The KChIP2-JNK2 axis as a therapeutic target for sudden cardiac death

Project Summary Half of heart failure (HF) patients die suddenly, termed as sudden cardiac death (SCD), while HF affects over 5 million people in the United State alone. The current ACC/HF/AHA guidelines recommend implantable cardioverter-defibrillator (ICD) therapy for the secondary prevention of SCD and primary prevention in HF

patients. However, significant mortality benefits in ICD implanted HF patients was not shown in randomized clinical trials. Therefore, development of effective therapies is urgently needed. HF myocardium exhibits electrophysiologic pathological remodeling that underlies the development of non-reentrant mechanisms

(triggered activity) as well as slowing of conduction in nonischemic HF human hearts that underlie development of reentry.
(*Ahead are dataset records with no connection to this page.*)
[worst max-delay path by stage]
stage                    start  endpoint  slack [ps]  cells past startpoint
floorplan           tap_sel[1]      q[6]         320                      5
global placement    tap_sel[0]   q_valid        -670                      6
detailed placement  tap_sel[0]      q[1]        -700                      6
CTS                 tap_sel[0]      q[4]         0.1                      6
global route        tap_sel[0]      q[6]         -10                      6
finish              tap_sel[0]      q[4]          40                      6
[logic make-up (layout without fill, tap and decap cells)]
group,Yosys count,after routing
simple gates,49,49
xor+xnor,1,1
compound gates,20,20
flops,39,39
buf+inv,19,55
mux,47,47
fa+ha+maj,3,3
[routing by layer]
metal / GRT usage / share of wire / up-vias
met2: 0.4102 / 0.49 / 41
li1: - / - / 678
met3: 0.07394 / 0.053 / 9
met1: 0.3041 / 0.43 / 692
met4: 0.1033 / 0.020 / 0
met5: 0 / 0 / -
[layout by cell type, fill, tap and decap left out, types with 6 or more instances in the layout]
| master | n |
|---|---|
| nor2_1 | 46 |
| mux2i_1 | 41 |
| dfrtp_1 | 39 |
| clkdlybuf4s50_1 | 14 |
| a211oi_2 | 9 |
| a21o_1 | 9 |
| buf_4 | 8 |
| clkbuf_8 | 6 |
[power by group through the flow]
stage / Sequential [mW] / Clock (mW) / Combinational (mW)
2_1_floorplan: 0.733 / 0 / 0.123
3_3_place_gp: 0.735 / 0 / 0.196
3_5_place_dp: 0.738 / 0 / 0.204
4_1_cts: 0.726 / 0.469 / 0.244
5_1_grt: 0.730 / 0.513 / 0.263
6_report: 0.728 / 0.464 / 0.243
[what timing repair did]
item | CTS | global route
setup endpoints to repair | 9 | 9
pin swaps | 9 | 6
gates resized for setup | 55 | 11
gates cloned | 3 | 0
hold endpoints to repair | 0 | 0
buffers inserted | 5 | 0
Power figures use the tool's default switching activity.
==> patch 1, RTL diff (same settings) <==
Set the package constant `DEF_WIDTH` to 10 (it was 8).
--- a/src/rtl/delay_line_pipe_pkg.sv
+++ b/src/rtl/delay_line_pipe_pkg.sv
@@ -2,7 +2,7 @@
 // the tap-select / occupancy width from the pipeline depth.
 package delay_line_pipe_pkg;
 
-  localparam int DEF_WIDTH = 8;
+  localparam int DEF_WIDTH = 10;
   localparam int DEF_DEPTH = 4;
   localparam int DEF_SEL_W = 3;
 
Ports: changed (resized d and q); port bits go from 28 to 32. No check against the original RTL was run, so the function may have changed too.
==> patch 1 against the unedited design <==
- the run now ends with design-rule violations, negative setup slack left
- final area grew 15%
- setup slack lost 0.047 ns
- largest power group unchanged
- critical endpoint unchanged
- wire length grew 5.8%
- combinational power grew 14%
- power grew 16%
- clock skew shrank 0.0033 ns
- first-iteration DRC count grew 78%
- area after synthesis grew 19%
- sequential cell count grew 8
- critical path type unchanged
[config.mk]
export PLATFORM = sky130hd
export DESIGN_NAME = uart_rx_os
export DESIGN_NICKNAME = d
export VERILOG_FILES = /design/src/rtl/uart_rx_os.sv
export SDC_FILE = /design/constraint.sdc
export NUM_CORES = 1
export LEC_CHECK = 0
export BUFFER_PORTS_ARGS = -buffer_cell sky130_fd_sc_hd__buf_2
export CAP_MARGIN = 10
export CELL_PAD_IN_SITES_DETAIL_PLACEMENT = 1
export CELL_PAD_IN_SITES_GLOBAL_PLACEMENT = 2
export CORE_ASPECT_RATIO = 1.1
export CORE_MARGIN = 2
export CORE_UTILIZATION = 44
export CTS_BUF_LIST = sky130_fd_sc_hd__clkbuf_8 sky130_fd_sc_hd__clkbuf_16
export DETAILED_ROUTE_END_ITERATION = 6
export PLACE_DENSITY = 0.9
export REMOVE_ABC_BUFFERS = 1
export SKIP_CTS_REPAIR_TIMING = 1
export SKIP_LAST_GASP = 1
export SYNTH_ARGS = -nofsm -noshare
export SYNTH_HDL_FRONTEND = slang
export SYNTH_SLANG_ARGS = --single-unit
[constraint.sdc]
create_clock -name clk -period 3.6 [get_ports clk]
set_input_delay 0.72 -clock clk [delete_from_list [all_inputs] [get_ports clk]]
set_output_delay 0.72 -clock clk [all_outputs]
set_load 0.05 [all_outputs]
[src/rtl/uart_rx_os.sv]
// uart_rx_os: 16x oversampling UART receiver with a first-word-fall-through receive FIFO and sticky error flags.
// Break detection is compiled in only when UART_RX_BREAK_DET_EN is defined.
module uart_rx_os #(
    parameter int FIFO_DEPTH = 16,
    parameter int OVERSAMPLE = 16
) (
    input  logic                          clk,
    input  logic                          rx_rstn,
    input  logic [15:0]                   baud_div,
    input  logic                          rx,
    input  logic [3:0]                    data_length,
    input  logic                          check,
    input  logic [1:0]                    parity_mode,
    input  logic                          stop_bits,
    input  logic                          rx_fifo_read,
    input  logic                          fifo_clr,
    input  logic                          p_error_ack,
    input  logic                          st_error_ack,
    input  logic                          ovr_ack,
    output logic [7:0]                    data_to_reg,
    output logic [$clog2(FIFO_DEPTH):0]   rx_fifo_cnt,
    output logic                          rx_fifo_empty,
    output logic                          rx_fifo_full,
    output logic                          p_error,
    output logic                          st_error,
    output logic                          overrun,
    output logic                          break_det,
    output logic                          rx_work
);
    localparam int         AW        = $clog2(FIFO_DEPTH);
    localparam logic [3:0] LAST_TICK = 4'(OVERSAMPLE - 1);
    localparam logic [AW:0] DEPTH_CNT = (AW+1)'(FIFO_DEPTH);

    typedef enum logic [2:0] {IDLE, START, DATA, PARITY, STOP1, STOP2} state_t;

    state_t      state_reg, state_next;
    logic        rx_meta_reg, rx_sync_reg, rx_prev_reg;
    logic [15:0] div_eff, div_cnt_reg;
    logic [3:0]  tick_cnt_reg;
    logic        s7_reg, s8_reg;
    logic        start_edge, baud_tick, samp_tick, bit_end, maj;
    logic [2:0]  bit_idx_reg, last_idx;
    logic [7:0]  data_reg;
    logic        exp_par;
    logic        frame_done, wr_pending_reg;
    logic        p_err_set, st_err_set, ovr_set;
    logic        p_error_reg, st_error_reg, overrun_reg;
`ifdef UART_RX_BREAK_DET_EN
    logic        brk_set, brk_wait_reg, all_zero_reg, break_det_reg;
`endif

    // FIFO storage and pointers
    logic [7:0]    mem [FIFO_DEPTH];
    logic [AW-1:0] wr_ptr_reg, rd_ptr_reg, rd_ptr_inc;
    logic [AW:0]   cnt_reg, cnt_next;
    logic [7:0]    head_reg;
    logic          rd_ok, push_ok;

    always_ff @(posedge clk or negedge rx_rstn) begin
        if (!rx_rstn) begin
            rx_meta_reg <= 1'b1;
            rx_sync_reg <= 1'b1;
            rx_prev_reg <= 1'b1;
        end else begin
            rx_meta_reg <= rx;
            rx_sync_reg <= rx_meta_reg;
            rx_prev_reg <= rx_sync_reg;
        end
    end

    assign div_eff    = (baud_div == 16'd0) ? 16'd1 : baud_div;
    assign start_edge = (state_reg == IDLE) && rx_prev_reg && !rx_sync_reg;
    assign baud_tick  = !start_edge && (div_cnt_reg >= div_eff - 16'd1);
    assign samp_tick  = baud_tick && (tick_cnt_reg == 4'd9);
    assign bit_end    = baud_tick && (tick_cnt_reg == LAST_TICK);
    assign maj        = (s7_reg & s8_reg) | (s7_reg & rx_sync_reg) | (s8_reg & rx_sync_reg);

    // Baud divider restarts on the start edge so every bit is timed from the detected edge.
    always_ff @(posedge clk or negedge rx_rstn) begin
        if (!rx_rstn) begin
            div_cnt_reg  <= 16'd0;
            tick_cnt_reg <= 4'd0;
            s7_reg       <= 1'b1;
            s8_reg       <= 1'b1;
        end else begin
            if (start_edge || baud_tick)
                div_cnt_reg <= 16'd0;
            else
                div_cnt_reg <= div_cnt_reg + 16'd1;
            if (state_reg == IDLE)
                tick_cnt_reg <= 4'd0;
            else if (baud_tick)
                tick_cnt_reg <= tick_cnt_reg + 4'd1;
            if (baud_tick && tick_cnt_reg == 4'd7)
                s7_reg <= rx_sync_reg;
            if (baud_tick && tick_cnt_reg == 4'd8)
                s8_reg <= rx_sync_reg;
        end
    end

    always_comb begin
        last_idx = 3'd7;
        if (data_length >= 4'd5 && data_length <= 4'd7)
            last_idx = 3'(data_length - 4'd1);
    end

    always_comb begin
        case (parity_mode)
            2'b00:   exp_par = ^data_reg;
            2'b01:   exp_par = ~^data_reg;
            2'b10:   exp_par = 1'b0;
            default: exp_par = 1'b1;
        endcase
    end

    always_ff @(posedge clk or negedge rx_rstn) begin
        if (!rx_rstn)
            state_reg <= IDLE;
        else
            state_reg <= state_next;
    end

    always_comb begin
        state_next = state_reg;
        frame_done = 1'b0;
        p_err_set  = 1'b0;
        st_err_set = 1'b0;
`ifdef UART_RX_BREAK_DET_EN
        brk_set    = 1'b0;
`endif
        case (state_reg)
            IDLE: begin
                if (start_edge)
                    state_next = START;
            end
            START: begin
                if (samp_tick && maj)
                    state_next = IDLE;
                else if (bit_end)
                    state_next = DATA;
            end
            DATA: begin
                if (bit_end && bit_idx_reg == last_idx)
                    state_next = check ? PARITY : STOP1;
            end
            PARITY: begin
                if (samp_tick && (maj != exp_par))
                    p_err_set = 1'b1;
                if (bit_end)
                    state_next = STOP1;
            end
            STOP1: begin
`ifdef UART_RX_BREAK_DET_EN
                if (brk_wait_reg) begin
                    if (rx_sync_reg)
                        state_next = IDLE;
                end else if (samp_tick && !maj && all_zero_reg) begin
                    brk_set    = 1'b1;
                    st_err_set = 1'b1;
                    frame_done = 1'b1;
                end else
`endif
                if (samp_tick) begin
                    st_err_set = !maj;
                    if (!stop_bits) begin
                        frame_done = 1'b1;
                        state_next = IDLE;
                    end
                end else if (bit_end && stop_bits) begin
                    state_next = STOP2;
                end
            end
            STOP2: begin
                if (samp_tick) begin
                    st_err_set = !maj;
                    frame_done = 1'b1;
                    state_next = IDLE;
                end
            end
            default: state_next = IDLE;
        endcase
    end

    // Shift-in datapath; the FIFO push trails the final stop sample by one clk.
    always_ff @(posedge clk or negedge rx_rstn) begin
        if (!rx_rstn) begin
            data_reg       <= 8'd0;
            bit_idx_reg    <= 3'd0;
            wr_pending_reg <= 1'b0;
        end else begin
            wr_pending_reg <= frame_done;
            if (start_edge) begin
                data_reg    <= 8'd0;
                bit_idx_reg <= 3'd0;
            end else if (state_reg == DATA) begin
                if (samp_tick)
                    data_reg[bit_idx_reg] <= maj;
                if (bit_end)
                    bit_idx_reg <= bit_idx_reg + 3'd1;
            end
        end
    end

`ifdef UART_RX_BREAK_DET_EN
    always_ff @(posedge clk or negedge rx_rstn) begin
        if (!rx_rstn) begin
            all_zero_reg <= 1'b1;
            brk_wait_reg <= 1'b0;
        end else begin
            if (start_edge)
                all_zero_reg <= 1'b1;
            else if ((state_reg == DATA || state_reg == PARITY) && samp_tick && maj)
                all_zero_reg <= 1'b0;
            if (brk_set)
                brk_wait_reg <= 1'b1;
            else if (state_reg != STOP1)
                brk_wait_reg <= 1'b0;
        end
    end
`endif

    assign rd_ok      = rx_fifo_read && (cnt_reg != '0);
    assign push_ok    = wr_pending_reg && !fifo_clr && ((cnt_reg != DEPTH_CNT) || rd_ok);
    assign ovr_set    = wr_pending_reg && !fifo_clr && (cnt_reg == DEPTH_CNT) && !rd_ok;
    assign rd_ptr_inc = rd_ptr_reg + 1'b1;
    assign cnt_next   = cnt_reg + (AW+1)'(push_ok) - (AW+1)'(rd_ok);

    always_ff @(posedge clk) begin
        if (push_ok)
            mem[wr_ptr_reg] <= data_reg;
    end

    // Head register is loaded from the next read address, bypassing the write when the FIFO runs dry.
    always_ff @(posedge clk or negedge rx_rstn) begin
        if (!rx_rstn) begin
            wr_ptr_reg <= '0;
            rd_ptr_reg <= '0;
            cnt_reg    <= '0;
            head_reg   <= 8'd0;
        end else if (fifo_clr) begin
            wr_ptr_reg <= '0;
            rd_ptr_reg <= '0;
            cnt_reg    <= '0;
            head_reg   <= 8'd0;
        end else begin
            if (push_ok)
                wr_ptr_reg <= wr_ptr_reg + 1'b1;
            if (rd_ok)
                rd_ptr_reg <= rd_ptr_inc;
            cnt_reg <= cnt_next;
            if (cnt_next == '0)
                head_reg <= 8'd0;
            else if (push_ok && (cnt_reg == '0 || (rd_ok && cnt_reg == (AW+1)'(1))))
                head_reg <= data_reg;
            else if (rd_ok)
                head_reg <= mem[rd_ptr_inc];
        end
    end

    // Set wins over a same-cycle acknowledge.
    always_ff @(posedge clk or negedge rx_rstn) begin
        if (!rx_rstn) begin
            p_error_reg  <= 1'b0;
            st_error_reg <= 1'b0;
            overrun_reg  <= 1'b0;
        end else begin
            p_error_reg  <= p_err_set  | (p_error_reg  & ~p_error_ack);
            st_error_reg <= st_err_set | (st_error_reg & ~st_error_ack);
            overrun_reg  <= ovr_set    | (overrun_reg  & ~ovr_ack);
        end
    end

`ifdef UART_RX_BREAK_DET_EN
    // A break is a framing error, so it shares the stop-error acknowledge.
    always_ff @(posedge clk or negedge rx_rstn) begin
        if (!rx_rstn)
            break_det_reg <= 1'b0;
        else
            break_det_reg <= brk_set | (break_det_reg & ~st_error_ack);
    end
    assign break_det = break_det_reg;
`else
    assign break_det = 1'b0;
`endif

    assign data_to_reg   = head_reg;
    assign rx_fifo_cnt   = cnt_reg;
    assign rx_fifo_empty = (cnt_reg == '0);
    assign rx_fifo_full  = (cnt_reg == DEPTH_CNT);
    assign p_error       = p_error_reg;
    assign st_error      = st_error_reg;
    assign overrun       = overrun_reg;
    assign rx_work       = (state_reg != IDLE);

endmodule
== Word-level counts from Yosys, hierarchy flattened ==
Memory sizes are Yosys's and may differ from the RTL's.
Cells that the tools add are included.

* Word-level logic and storage cells: 163
* Input port bits: 32
* Flip-flop bits (word level): 64
* Memory bits (writable): 128
* Memories kept: 1
* Output and inout bits: 20

* Add/subtract/negate cells: 9
* Muxes and demuxes: 45
* Order comparisons: 5
* Reduce and logical (&&, ||, !) cells: 48
* Equality and inequality tests: 23
* Bitwise operators: 14

{| class="wikitable"
|+ Memory list
! memory !! words !! width !! rd ports !! clocked after Yosys merged registers in !! write ports !! RTL line !! text
|-
| mem || 16 || 8 || 1 || 0 || 1 || 53 || <nowiki>logic [7:0] mem [FIFO_DEPTH];</nowiki>
|}

{| class="wikitable"
|+ Operator list
! operator !! count
|-
| $mux W8 || 7
|-
| $mux W3 || 14
|-
| $mux W16 || 2
|-
| $mux W4 || 6
|-
| $logic_and A1 B1 Y1 || 20
|-
| $pmux W3 S6 || 1
|-
| $add A16 B1 Y16 const B || 1
|-
| $ge A16 B16 Y1 || 1
|-
| $logic_not A16 Y1 || 1
|-
| $sub A16 B1 Y16 const B || 1
|-
| $add A4 B1 Y4 const B || 3
|-
| $eq A4 B4 Y1 const B || 3
|-
| $reduce_bool A2 Y1 || 6
|-
| $logic_not A5 Y1 || 2
|-
| $mux W1 || 10
|-
| $ne A3 B3 Y1 const B || 3
|-
| $bwmux W8 || 1
|-
| $ne A2 B2 Y1 const B || 4
|-
| $reduce_xnor A8 Y1 || 1
|-
| $reduce_xor A8 Y1 || 1
|-
| $reduce_and A7 Y1 || 1
|-
| $and A1 B1 Y1 || 6
|-
| $eq A3 B2 Y1 const B || 2
|-
| $eq A3 B3 Y1 const B || 2
|-
| other kinds (32) || 45
|}

== Logic depth before layout (Yosys ltp) ==
* Word-level depth: 10
* Depth in mapped cells: 18
* Gate-level depth less buffers: 17

== Worst setup path before layout ==
Ideal clock, no wire load.

* Kind: flip-flop to flip-flop
* Start: register cnt_reg[3] (netlist: rx_fifo_cnt[3])
* End: register head_reg[0] (netlist: data_to_reg[0])
* Data required time: 3.506 ns
* Path slack: -0.582 ns
* Clock period less this slack: 4.182 ns
* Library setup time: 0.094 ns
* Path buffers: 1
* Cell stages (with the launch flop): 18
* Arrival time: 4.088 ns
* Cells stage by stage: dfrtp_1 -> inv_1 -> ha_1 -> nand2b_1 -> nor3_1 -> nor2b_1 -> buf_2 -> o21ai_1 -> ha_1 -> inv_1 -> fa_1 -> inv_1 -> a21oi_1 -> nor2_1 -> nor2_1 -> xnor2_1 -> a41o_1 -> a211oi_1

* Elaborated cells between the ends (all ways): 17
* Those cells by class: add/sub: 2; eq/ne: 2; mux: 3; reduce/logical: 10

{| class="wikitable"
|+ RTL lines
! item !! RTL line !! text
|-
| start, declared || 55 || <nowiki>logic [AW:0] cnt_reg, cnt_next;</nowiki>
|-
| start signal, assigned || 250 || <nowiki>cnt_reg <= cnt_next;</nowiki>
|-
| $logic_not A5 Y1 (*) || - ||
|-
| via rx_fifo_empty || 22 || <nowiki>output logic rx_fifo_empty,</nowiki>
|-
| $logic_or A1 B1 Y1 (*) || 253 || <nowiki>else if (push_ok && (cnt_reg == '0 || (rd_ok && cnt_reg == (AW+1)'(1))))</nowiki>
|-
| $logic_and A1 B1 Y1 (*) || 253 ||
|-
| $mux W8 || 253 ||
|-
| $mux W8 || 251 || <nowiki>if (cnt_next == '0)</nowiki>
|-
| $mux W8 || 240 || <nowiki>end else if (fifo_clr) begin</nowiki>
|-
| end signal, assigned || 254 || <nowiki>head_reg <= data_reg;</nowiki>
|-
| end signal, assigned || 256 || <nowiki>head_reg <= mem[rd_ptr_inc];</nowiki>
|-
| end, declared || 56 || <nowiki>logic [7:0] head_reg;</nowiki>
|}

The timed path passes the listed nets; every way through them passes the cells marked *.
A chain may end at the register's enable or synchronous reset.

== Worst setup path in the final report ==
* Start: input port baud_div[8]
* End: register data_reg[6]

* Word-level cells in the longest chain between the ends: 8

{| class="wikitable"
|+ RTL lines
! item !! RTL line !! text
|-
| start, declared || 9 || <nowiki>input logic [15:0] baud_div,</nowiki>
|-
| $logic_not A16 Y1 || 71 || <nowiki>assign div_eff = (baud_div == 16'd0) ? 16'd1 : baud_div;</nowiki>
|-
| $mux W16 (*) || 71 ||
|-
| $sub A16 B1 Y16 (*) || 73 || <nowiki>assign baud_tick = !start_edge && (div_cnt_reg >= div_eff - 16'd1);</nowiki>
|-
| $ge A16 B16 Y1 (*) || 73 ||
|-
| $logic_and A1 B1 Y1 (*) || 73 ||
|-
| $logic_and A1 B1 Y1 (*) || 74 || <nowiki>assign samp_tick = baud_tick && (tick_cnt_reg == 4'd9);</nowiki>
|-
| $reduce_bool A2 Y1 (no line) (*) || - ||
|-
| $reduce_and A2 Y1 (no line) (*) || - ||
|-
| end signal, assigned by index || 197 || <nowiki>data_reg[bit_idx_reg] <= maj;</nowiki>
|-
| end, declared || 43 || <nowiki>logic [7:0] data_reg;</nowiki>
|}

Mark *: on every way between the ends. The rest lies on a longest branch, timed or not.

==> flow_summary.json <==
{
  "status": "finished with violations",
  "violations": "negative setup slack",
  "period_minus_slack_ns": 3.74,
  "io_pins": 52,
  "fin_ws_ns": -0.140,
  "start_kind": "primary input",
  "cts_made_buffers": 17,
  "cts_tree": "built",
  "cts_root_buffer": "clkbuf_16",
  "finalSetupViolations": 29,
  "areaGrowthSynthToFinish_pct": 17.2,
  "synthFlopType": "edfxtp_1",
  "synth_cells": 659,
  "final-hold-violation-count": 0,
  "detail-route-antenna-nets": 0,
  "yosysSeqAreaShare": 0.598,
  "maxCapViolations": 0,
  "share_comb_of_total_power": 0.260,
  "ff2ff_setup_slack_ns": 0.30,
  "post-dp-hpwl_um": 15700,
  "place_congestion": 0.826,
  "htree_levels": 4,
  "end_kind": "flip-flop",
  "worstReg2RegStart": "rx_fifo_cnt[3]",
  "die_h_um": 155,
  "critical_path_arrival_ns": 4.02,
  "max_slew_margin": 0.409,
  "dr.pass1.iters": 5,
  "whs_path_depth": 0,
  "r2r_end": "data_to_reg[6]",
  "yosysTopAreaCell": "edfxtp_1",
  "rows": 55,
  "clock_path_buffers": 2,
  "drt-total-wl_um": 22300,
  "viasPerCell": 5.71,
  "synth_area_um2": 9120,
  "drc": 0,
  "synth_edf_count": 128,
  "grt_pass1_wl_um": 35100,
  "async_reset_ff_frac": 0.333,
  "swShare": 0.325,
  "hold_class": "flip-flop to flip-flop",
  "yosysTopAreaCellShare": 0.421,
  "vias": 5840,
  "avgSynthCellArea_um2": 13.8,
  "cellLeakagePower_nw": 4.21,
  "clkPwrFrac": 0.294,
  "grt_pass1_vias": 6402,
  "fillCellCount": 2027,
  "grt_max_degree": 35,
  "grt_use_total": 0.210,
  "cts.sinks": 192,
  "antenna_found_initial": 0,
  "nNetsFinal": 821,
  "largest_reg_flops": 128,
  "multi_input_area_um2": 3600,
  "tns_ns": -1.56,
  "yosys_register_bits": 192,
  "place_inst": 986,
  "grt.overflow.total": 0,
  "core_um2": 20400,
  "synth_area_leaders": "edfxtp_1 (42%), dfrtp_1 (16%), mux4_2 (9.9%)",
  "ff_latch_area_um2": 5450,
  "finalNonFillerCells": 1023,
  "drive_above_1_share": 0.279,
  "worst-path-max-fanout": 6,
  "pwr-share-seq": 0.446,
  "clk-insertion-delay-late_ns": 0.44,
  "die-area_um2": 21900,
  "start_util": 0.446,
  "diodes": 0,
  "routedWlPerCell_um": 21.8,
  "irDropWorstVdd_v": 0.000283,
  "port-buffer-count": 50,
  "power.density_nw_per_um2": 573,
  "finalCritPeriodShare": 1.04,
  "worst_slew_pin_slew_ns": 0.884,
  "reg2reg_depth": 17,
  "synth_common_cells": "edfxtp_1 (128), nor2_1 (66), dfrtp_1 (59)",
  "yosysWarnings": 0,
  "ys_types": 68,
  "drv_slew": 0,
  "synth_most_common_cell": "edfxtp_1",
  "netSwitchingPower_w": 0.00199,
  "rsz0062_at_grt": "yes",
  "internal_power_w": 0.00413,
  "fin_skew_ns": 0.0120,
  "cp.required_ns": 3.88,
  "max_freq_mhz": 267,
  "drt_iter0_markers": 359,
  "die_x_um": 141,
  "clkTransAtPathRegs_ns": 0.07,
  "min-delay-start": "rx_meta_reg",
  "worst-setup-path-type": "primary input to flip-flop",
  "min_to": "rx_sync_reg"
}
[worst max path at each step]
stage                               from  cells after the start             end  slack, ns
final                        baud_div[8]                     17     data_reg[6]      -0.14
after global routing         baud_div[8]                     18     data_reg[2]      -0.31
after global placement       baud_div[8]                     18     data_reg[5]      -0.59
after detailed placement     baud_div[8]                     18     data_reg[5]      -0.75
after floorplan           rx_fifo_cnt[3]                     16  data_to_reg[0]      -0.69
after CTS                    baud_div[8]                     18     data_reg[4]      -0.33
[layout make-up]
cell class / instances / share of cell area
Timing Repair Buffer: 101 / 0.0623
Tap cell: 256 / 0.0300
Multi-Input combinational cell: 417 / 0.337
Clock buffer: 17 / 0.0398
Clock inverter: 15 / 0.0125
Sequential cell: 192 / 0.510
Inverter: 25 / 0.00878
[metrics by stage]
step	worst slack (ns)	util	hold slack, ns	instance area (um^2)	total power, W
after floorplan	-0.685	-	0.345	9000	0.00384
after global placement	-0.587	0.485	0.348	9910	0.00426
after detailed placement	-0.752	0.485	0.351	9910	0.00436
after CTS	-0.326	0.512	0.359	10500	0.00616
after global routing	-0.312	0.523	0.363	10700	0.00641
final	-0.140	0.523	0.356	10700	0.00612
[per-layer routing]
layer	vias to the layer above	wire, um	track usage
met4	0	697	0.0819
met1	2988	9100	0.257
met5	-	0	0
met2	158	11700	0.373
met3	42	777	0.0339
li1	2652	-	-
[placed cells by master, fill, tap and decap left out, types with 4 or more instances in the layout]
cell / n
dfstp_2: 5
mux2i_1: 4
xor2_1: 22
mux4_2: 40
inv_1: 24
nand4_1: 11
o22ai_1: 4
nor4_1: 7
edfxtp_1: 128
nand2b_1: 7
a21oi_1: 18
and2_1: 7
nand2_1: 41
buf_4: 48
buf_6: 4
clkinvlp_4: 4
xnor2_1: 30
buf_2: 48
nor3_1: 9
a21oi_2: 5
nor2b_1: 9
clkbuf_16: 17
nor2_1: 65
and3_1: 6
o21ai_0: 5
a211oi_1: 9
dfrtp_1: 58
nand3_1: 17
ha_1: 33
[power by group through the flow]
| stage | logic [W] | clock network (W) | registers, W |
|---|---|---|---|
| after floorplan | 0.000944 | 0 | 0.00290 |
| after global placement | 0.00151 | 0 | 0.00275 |
| after detailed placement | 0.00158 | 0 | 0.00278 |
| after CTS | 0.00160 | 0.00183 | 0.00273 |
| after global routing | 0.00174 | 0.00191 | 0.00275 |
| final | 0.00159 | 0.00180 | 0.00273 |
[cell families (layout without fill, tap and decap cells)]
kind of cell	count (synthesis)	count (layout)	share of synthesized area
compound gates	72	72	0.0536
xor+xnor	54	54	0.0535
fa+ha+maj	36	36	0.0499
buf+inv	50	158	0.0239
flops	192	192	0.598
mux	46	46	0.106
other cells	1	1	0.000411
simple gates	208	208	0.115
[critical path: stages]
cell and delay [ns]:
buf_6 0.09, or4_4 0.54, nor4_4 0.16, a31oi_2 0.15, ha_2 0.22, nand2b_1 0.10, or3_4 0.16, nor3_4 0.04
xnor2_1 0.12, ha_1 0.33, nand4_1 0.14, a211o_1 0.31, o21ai_2 0.21, nand4_1 0.14, buf_6 0.18, o311ai_4 0.29
o41ai_2 0.13
Power figures use the tool's default switching activity.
Sarcoplasmic reticulum (SR) Ca2+ mishandling impairs excitation-contraction coupling, to play a key role in triggered arrhythmia in HF. Our group recently discovered a previously unknown form of kinase-on-kinase

crosstalk where JNK2 enhances CaMKII gene expression and activity, CaMKII-regulated SR Ca mishandling (leak/overload), arrhythmic Ca activities, and triggered delayed afterdepolarization (DADs) in the heart. We further demonstrated a JNK2-specific action (independent of CaMKII) in SR Ca overload via enhanced SERCA2

Ca uptake, which exacerbates the JNK2-CaMKII-evoked diastolic SR Ca leak and arrhythmogenesis. In addition, we found that JNK2 downregulates gap junction Cx43 gene expression and impairs cell-to-cell communication, which promotes reentrant substrate to sustain triggered activities. Our pilot studies show that JNK2 is markedly

activated and upregulated in explanted failing left ventricles (LV) from dilated cardiomyopathy (DCM) patients compared to healthy control hearts suggesting that JNK2 could be an unexplored contributor to SCD in HF. Although our preliminary data suggest a key implication for JNK2 in the mechanisms leading to SCD, the upstream

pathway leading to this upregulation of JNK2 remains unknown. Importantly, downregulation of the Potassium Channel Interacting Protein, KChIP2, has been linked to arrhythmias and SCD. In the absence of KChIP2 there is enhanced susceptibility to ventricular arrhythmias, while restoring KChIP2 expression in a rodent model of

hypertrophy delayed the progression to HF and reduced arrhythmias. Importantly, we demonstrated that KChIP2 is found in the nucleus where it can act as a transcriptional repressor suggesting it could contribute to arrhythmia mechanisms through transcriptional regulation of cardiac genes. Our preliminary data suggest that KChIP2 can

bind and repress the expression of JNK2. Thus, our central hypothesis for this proposal is that the KChIP2-JNK2 axis plays a critical role in mechanisms leading to arrhythmias and SCD. This proposal will aim on answering two important questions: 1) how does KChIP2 regulate JNK2 expression? 2) how does the KChIP2-JNK2 axis

promote SCD in HF? Importantly, we will test therapeutic interventions of overexpression of KChIP2 and/or inhibition of JNK2 as novel anti-arrhythmia strategies for HF patients.